Ксенофонт, кажется, не остался верен предписаниям «Клятвы». Когда Агриппина велела подать Клавдию блюдо из отравленных грибов и яд быстро не подействовал, она вызвала Ксенофонта, бывшего ее сообщником.
«Он под предлогом, что помогает усилиям Клавдия вызвать рвоту, ввел, как считают, в его горло перо, пропитанное быстродействующим ядом, так как знал, что если есть опасность начинать великие преступления, то есть и польза в их завершении».
Как бы то ни было, Ксенофонт, покинув родину, остался ей предан, и как, Гиппократ, выступил в защиту ее интересов. К тому же он разделил с ним редкую привилегию быть изображенным на монетах Коса.
Несмотря на устойчивость медицинских традиций на Косе в эллинистическую и даже императорскую эпоху, история развития Гиппократовой школы от нас ускользает, особенно с возникновением вместо города Астипалеи на западе острова нового эллинистического города на востоке. В какой степени семья Асклепиадов, давшая первый импульс развитию косской медицины, продолжала распространять свое влияние, особенно после отъезда Гиппократа в Фессалию? Не все врачи Коса — Асклепиады, это очевидно; и не все обязательно были воспитаны в традициях этой семьи.
Косская школа теряет свое главенство в то самое время, когда мир маленьких городов уступает место миру больших эллинистических царств с их столицами — Александрией и Пергамом. Два крупных врача эллинистической эпохи — Герофил и Эрасистрат — не были уроженцами Коса и практиковали в Александрии, ставшей большим медицинским центром. Отныне с Александрией, а не с Македонией имели привилегированные отношения врачи из Коса. Праксагор из Коса был учителем Герофила; и наоборот, Герофил был учителем Филина из Коса. Косская медицина превращалась в медицину александрийскую. Страница истории была перевернута. Однако присутствие Гиппократа сохраняется благодаря его трудам, которые ученые Александрийской библиотеки будут стараться объединить и прокомментировать.
Сохранилось около шестидесяти медицинских трудов, приписываемых Гиппократу, на ионическом диалекте, которые можно прочесть в монументальном издании Эмиля Литтре в десяти томах (греческий текст с переводом на французский). Это издание все еще остается уникальным, несмотря на прогресс Гиппократовой филологии, наблюдающийся с конца XIX века.
Между реальной жизнью Гиппократа и этим обширным и богатым творчеством остается пропасть, которую современная наука, вероятно, никогда не сможет заполнить, так как подобное собрание текстов не может быть написано одним человеком.
Однородное и одновременно неоднородное собрание сочиненийНесмотря на единство этого собрания медицинских трактатов, сохранивших дух науки, чуждой всякой мистики, оно неоднородно. Вот почему его в настоящее время называют «Гиппократовым сборником» или «Гиппократовым корпусом».

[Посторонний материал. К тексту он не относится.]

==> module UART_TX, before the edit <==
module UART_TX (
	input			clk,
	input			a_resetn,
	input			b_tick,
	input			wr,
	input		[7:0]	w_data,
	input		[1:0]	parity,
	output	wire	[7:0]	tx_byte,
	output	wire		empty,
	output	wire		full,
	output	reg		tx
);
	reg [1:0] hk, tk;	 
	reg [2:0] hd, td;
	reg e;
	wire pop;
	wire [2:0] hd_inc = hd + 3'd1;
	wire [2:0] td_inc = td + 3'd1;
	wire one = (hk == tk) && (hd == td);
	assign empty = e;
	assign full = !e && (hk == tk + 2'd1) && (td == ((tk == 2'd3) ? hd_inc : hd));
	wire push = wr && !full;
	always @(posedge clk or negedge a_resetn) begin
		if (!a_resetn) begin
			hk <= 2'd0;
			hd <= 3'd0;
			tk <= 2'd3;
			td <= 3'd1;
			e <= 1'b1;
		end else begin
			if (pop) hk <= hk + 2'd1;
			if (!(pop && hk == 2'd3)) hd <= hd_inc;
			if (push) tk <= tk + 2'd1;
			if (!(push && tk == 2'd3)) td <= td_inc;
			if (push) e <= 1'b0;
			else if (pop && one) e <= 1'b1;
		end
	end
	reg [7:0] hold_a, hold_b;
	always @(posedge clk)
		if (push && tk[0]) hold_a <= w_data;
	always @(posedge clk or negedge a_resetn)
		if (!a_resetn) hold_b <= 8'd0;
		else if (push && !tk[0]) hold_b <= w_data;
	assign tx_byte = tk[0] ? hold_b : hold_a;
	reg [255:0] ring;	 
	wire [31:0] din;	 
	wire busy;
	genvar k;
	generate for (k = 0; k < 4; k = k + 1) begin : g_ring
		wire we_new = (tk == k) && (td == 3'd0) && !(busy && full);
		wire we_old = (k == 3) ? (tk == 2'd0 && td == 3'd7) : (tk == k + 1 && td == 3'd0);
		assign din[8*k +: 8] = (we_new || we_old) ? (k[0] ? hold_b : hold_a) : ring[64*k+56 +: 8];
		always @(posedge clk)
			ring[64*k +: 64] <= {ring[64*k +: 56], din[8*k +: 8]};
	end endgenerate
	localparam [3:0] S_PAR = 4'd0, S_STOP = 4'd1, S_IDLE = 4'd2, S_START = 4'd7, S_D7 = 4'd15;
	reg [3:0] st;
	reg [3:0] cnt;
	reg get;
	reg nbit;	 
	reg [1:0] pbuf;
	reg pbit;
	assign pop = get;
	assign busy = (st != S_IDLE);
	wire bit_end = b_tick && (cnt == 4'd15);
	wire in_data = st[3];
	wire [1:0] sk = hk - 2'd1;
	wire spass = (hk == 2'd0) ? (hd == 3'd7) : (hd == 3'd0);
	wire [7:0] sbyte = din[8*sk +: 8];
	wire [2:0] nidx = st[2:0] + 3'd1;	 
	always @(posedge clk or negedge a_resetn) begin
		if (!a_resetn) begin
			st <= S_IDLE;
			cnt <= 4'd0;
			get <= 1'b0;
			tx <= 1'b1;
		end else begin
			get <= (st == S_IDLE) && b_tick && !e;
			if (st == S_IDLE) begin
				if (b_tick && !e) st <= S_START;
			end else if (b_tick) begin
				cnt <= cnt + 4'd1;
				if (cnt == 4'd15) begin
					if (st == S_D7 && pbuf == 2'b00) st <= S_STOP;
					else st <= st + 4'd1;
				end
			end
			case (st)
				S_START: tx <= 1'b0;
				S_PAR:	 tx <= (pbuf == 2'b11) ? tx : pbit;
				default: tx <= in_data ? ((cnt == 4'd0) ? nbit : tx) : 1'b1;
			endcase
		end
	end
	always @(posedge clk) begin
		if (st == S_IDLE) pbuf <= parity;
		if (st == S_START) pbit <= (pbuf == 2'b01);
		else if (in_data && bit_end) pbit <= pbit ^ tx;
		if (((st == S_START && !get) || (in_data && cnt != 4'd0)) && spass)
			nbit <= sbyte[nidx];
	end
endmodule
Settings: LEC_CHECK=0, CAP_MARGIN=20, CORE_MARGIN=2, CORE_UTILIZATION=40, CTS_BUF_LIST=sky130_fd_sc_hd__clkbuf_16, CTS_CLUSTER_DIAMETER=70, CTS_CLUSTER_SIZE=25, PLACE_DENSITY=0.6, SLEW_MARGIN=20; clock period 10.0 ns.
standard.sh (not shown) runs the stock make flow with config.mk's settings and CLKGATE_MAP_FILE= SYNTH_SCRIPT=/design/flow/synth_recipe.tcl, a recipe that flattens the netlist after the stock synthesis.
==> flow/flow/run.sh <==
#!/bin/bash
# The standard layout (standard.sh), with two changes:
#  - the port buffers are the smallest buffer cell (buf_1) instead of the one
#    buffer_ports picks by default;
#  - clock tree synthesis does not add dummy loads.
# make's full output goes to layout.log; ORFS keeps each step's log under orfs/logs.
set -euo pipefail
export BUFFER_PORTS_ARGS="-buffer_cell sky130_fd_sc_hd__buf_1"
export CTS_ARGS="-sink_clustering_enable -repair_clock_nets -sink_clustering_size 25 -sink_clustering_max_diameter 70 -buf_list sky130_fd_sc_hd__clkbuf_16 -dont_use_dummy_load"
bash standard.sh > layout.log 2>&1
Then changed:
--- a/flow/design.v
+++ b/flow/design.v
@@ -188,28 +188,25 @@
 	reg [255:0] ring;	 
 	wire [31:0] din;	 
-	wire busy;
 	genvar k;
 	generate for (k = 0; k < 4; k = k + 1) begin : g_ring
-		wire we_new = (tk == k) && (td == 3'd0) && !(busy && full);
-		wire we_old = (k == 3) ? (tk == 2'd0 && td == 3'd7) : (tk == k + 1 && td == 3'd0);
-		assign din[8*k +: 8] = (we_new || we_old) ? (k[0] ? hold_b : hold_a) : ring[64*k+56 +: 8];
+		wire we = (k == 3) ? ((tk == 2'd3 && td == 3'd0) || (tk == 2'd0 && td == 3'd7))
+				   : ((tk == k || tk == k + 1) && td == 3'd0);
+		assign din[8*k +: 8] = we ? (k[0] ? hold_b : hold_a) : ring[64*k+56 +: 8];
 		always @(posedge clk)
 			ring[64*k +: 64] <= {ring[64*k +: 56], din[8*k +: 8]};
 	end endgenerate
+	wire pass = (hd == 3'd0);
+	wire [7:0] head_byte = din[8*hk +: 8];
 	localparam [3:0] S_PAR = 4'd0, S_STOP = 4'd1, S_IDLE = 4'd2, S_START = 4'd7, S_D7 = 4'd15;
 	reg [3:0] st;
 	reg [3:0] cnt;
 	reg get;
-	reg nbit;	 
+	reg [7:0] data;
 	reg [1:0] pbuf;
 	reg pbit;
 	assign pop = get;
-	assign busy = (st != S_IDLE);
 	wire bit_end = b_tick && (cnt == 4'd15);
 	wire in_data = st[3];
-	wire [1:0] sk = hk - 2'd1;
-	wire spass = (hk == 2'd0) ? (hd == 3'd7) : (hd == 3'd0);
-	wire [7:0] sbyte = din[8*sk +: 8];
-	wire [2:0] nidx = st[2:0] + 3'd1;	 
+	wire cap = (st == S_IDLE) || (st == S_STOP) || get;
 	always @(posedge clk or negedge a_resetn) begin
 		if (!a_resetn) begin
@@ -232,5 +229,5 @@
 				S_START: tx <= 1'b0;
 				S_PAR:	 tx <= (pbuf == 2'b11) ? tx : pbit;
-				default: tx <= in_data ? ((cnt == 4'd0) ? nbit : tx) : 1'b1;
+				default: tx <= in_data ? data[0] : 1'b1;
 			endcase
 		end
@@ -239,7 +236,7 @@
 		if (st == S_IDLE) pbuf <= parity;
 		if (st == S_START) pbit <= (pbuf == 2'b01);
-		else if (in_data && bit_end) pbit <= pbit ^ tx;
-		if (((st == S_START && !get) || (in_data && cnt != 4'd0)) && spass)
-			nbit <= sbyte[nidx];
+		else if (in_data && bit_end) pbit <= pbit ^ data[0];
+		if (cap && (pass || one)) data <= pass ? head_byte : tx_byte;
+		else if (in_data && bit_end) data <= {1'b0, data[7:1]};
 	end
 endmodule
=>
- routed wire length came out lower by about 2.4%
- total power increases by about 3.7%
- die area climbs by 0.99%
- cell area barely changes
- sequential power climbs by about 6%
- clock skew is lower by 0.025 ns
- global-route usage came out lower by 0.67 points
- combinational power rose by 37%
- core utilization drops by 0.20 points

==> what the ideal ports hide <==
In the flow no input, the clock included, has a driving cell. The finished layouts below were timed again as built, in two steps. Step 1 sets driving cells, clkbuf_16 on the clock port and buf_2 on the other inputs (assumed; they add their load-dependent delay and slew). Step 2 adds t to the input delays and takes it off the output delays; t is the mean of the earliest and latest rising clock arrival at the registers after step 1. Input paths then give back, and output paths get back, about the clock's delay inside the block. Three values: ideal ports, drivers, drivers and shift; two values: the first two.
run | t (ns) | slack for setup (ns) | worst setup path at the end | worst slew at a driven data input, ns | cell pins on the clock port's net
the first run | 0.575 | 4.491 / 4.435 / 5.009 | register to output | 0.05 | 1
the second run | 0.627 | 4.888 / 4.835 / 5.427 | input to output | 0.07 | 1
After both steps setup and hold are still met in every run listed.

Многое указывает на группу авторов. Это и различия в словаре, и даже противоречия в доктринах. Редкие древние свидетельства по вопросу об авторстве, которыми мы располагаем, также доказывают, что некоторые трактаты не принадлежат перу учителя. Примечательно, что самое древнее свидетельство приводит нас не к Гиппократу, а к одному из его учеников. Это свидетельство очень важно, потому что принадлежит Аристотелю. В своей «Истории животных» философ цитирует длинное описание кровеносных сосудов, которое он приписывает Полибию. И в самом деле, это описание взято из Гиппократова трактата «Природа человека». С тех пор эта работа приписывается Полибию, ученику и зятю Гиппократа. Именно в ней изложена знаменитая теория четырех жидкостей: крови, флегмы, желчи и черной желчи. Начиная с Галена, вся западная наука считала эту теорию краеугольным камнем учения Гиппократа. Таким образом, учителю приписывали то, что принадлежало ученику.
В том же отрывке Аристотель цитирует еще одно описание кровеносных сосудов и приписывает его Сиеннесиду Кипрскому. Оно также есть в «Гиппократовом сборнике». Как мы знаем, Сиеннесид был учеником Гиппократа.
Итак, два отрывка, авторство которых можно с уверенностью определить благодаря древнему и достоверному источнику, принадлежат не учителю, а ученикам. В некотором смысле это разочаровывает. Хотелось бы, чтобы Аристотель процитировал самого учителя. Но это также и расширяет наши познания, так как указания Аристотеля знакомят с окружением Гиппократа.